Edinburgh, Hogmanay, the Emergency Department: these are the nights we live for, but there can be an understandable anxiety when the big day approaches.
Despite, and probably because of, all the planning, this year, we remained relatively under control until the dawn was about to break on New Year’s Day. At this point, the massed reinforcements of doctors, nurses, domestics, radiographers, receptionists, therapists and managers all descended to sweep up and treat the remaining patients who had been waiting longer than we and they would have liked, and we had cleared the backlog by the middle of the morning.
Contrary to popular belief, it is the 1st January that is usually our most challenging day, and the aftermaths of committed revelry continue to turn up at our doors, along with all the usual medical and traumatic emergencies, for the next 24 hours.
One such sufferer is “Unknown Unknown” (as our system is required to name them until their identity can be confirmed). Ms Unknown is a young looking lass, who can’t weigh more than about 9 stone, and is not dressed for winter. She is barely dressed at all. She has been found at a bus stop, and some passers-by have tried to rouse her, and have called an ambulance out of concern. She is one of a few every year that, in a haze of alcoholic bravado and misadventure, become separated from their herd on this famous night out, and end up lost, abandoned, confused, and cold.
It turns out that U.U. is very cold. On picking her up at the bus stop, the ambulance crew were unable to record her temperature using a standard ear probe. She is unresponsive, her heart rate is irregular and slow, her pulse barely palpable, and her blood sugar level is low.
She is brought into the resuscitation room in the Emergency Department, where she is moved over to our trolley super-carefully – any sudden movements in very cold patients can occasionally cause their hearts to go into cardiac arrest. Because of her low body temperature, we have to use a rectal temperature probe to measure her core temperature. This measures her temperature as 29.6 degrees Celsius. At this level, most of her body systems will be dysfunctional.
She is so cold that she will have lost the ability to shiver and create heat herself. Her heart is beating slowly and in an abnormal irregular rhythm. The heart tracing shows this and bizarre extra waves due to the disturbance in her cardiac circuitry. We will definitely have to tread carefully as we begin to manage her condition.
All the veins in her arms and legs have shrunk away in an attempt to divert blood away from her skin to keep her warm, which makes finding a vein to replace fluid and sugar nearly impossible. We use an ultrasound machine to locate a vein and manage to insert an intravenous drip. She is dehydrated due to the exertions of her night out, plus the various changes in the way her body manages fluids when hypothermic, meaning we will have to replace relatively large volumes of intravenous fluid. This has to be warmed to body temperature first, and well balanced to avoid any further damage to her fluid balance. We add in some sugar replacement to provide some fuel for the fires that will hopefully start to warm her up.
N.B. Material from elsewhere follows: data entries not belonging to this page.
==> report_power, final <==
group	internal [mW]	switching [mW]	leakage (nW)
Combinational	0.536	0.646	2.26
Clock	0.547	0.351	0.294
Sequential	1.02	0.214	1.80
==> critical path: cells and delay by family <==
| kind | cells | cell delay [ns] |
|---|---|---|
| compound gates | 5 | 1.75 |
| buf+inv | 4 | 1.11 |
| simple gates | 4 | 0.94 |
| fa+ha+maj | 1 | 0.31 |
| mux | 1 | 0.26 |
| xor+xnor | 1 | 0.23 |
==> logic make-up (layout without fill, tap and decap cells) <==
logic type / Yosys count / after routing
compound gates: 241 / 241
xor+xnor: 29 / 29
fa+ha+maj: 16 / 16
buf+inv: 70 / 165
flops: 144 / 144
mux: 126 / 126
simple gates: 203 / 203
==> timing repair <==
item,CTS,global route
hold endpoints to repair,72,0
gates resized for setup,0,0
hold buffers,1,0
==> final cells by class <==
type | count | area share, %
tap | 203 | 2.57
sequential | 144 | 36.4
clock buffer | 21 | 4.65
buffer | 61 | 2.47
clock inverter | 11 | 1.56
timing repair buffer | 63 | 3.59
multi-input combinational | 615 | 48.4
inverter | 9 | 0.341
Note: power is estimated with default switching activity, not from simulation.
At this low temperature, her lungs will not be inflating as deeply as they should, and fluid and debris will collect as she is unable to cough properly. Her kidneys will be unable to preserve the right amount of water and salts, causing her to continue losing fluid, and running the risk of kidney damage. Her hormonal systems will all be off kilter, and she will also be more likely to form clots in her circulation during this very cold stage.
Once we have got intravenous access, and placed a catheter in her bladder, we wrap her in our external warming device – the Bair Hugger. This is an air mattress with holes in it that attaches to a hot air blower, and which we then wrap over her and cover in blankets. Now the process of gradual re-warming can begin, with a combination of warm intravenous fluid, warm external air, and warm fluid irrigating her bladder. If required, we can irrigate various other body compartments with warm fluids, or even use cardiac bypass (as in open-heart surgery) to re-warm patients who are incredibly unwell or in cardiac arrest.
Fortunately, this young lady is relatively resilient, and can withstand the rigours of being extremely cold. We aim to re-warm no quicker than 1 degree per hour, so it will be a good 7 hours at least before she is back up to normal temperature. As the warming process continues in the Emergency Department and in our Intensive Care Unit, she gradually regains consciousness, and her body systems start to recover.
Whilst we learn her name, we are no clearer as to the circumstances of her separation and her ending up in a bus stop. At least she is able to go home after another few days in hospital. Many of our more elderly patients would not be so lucky.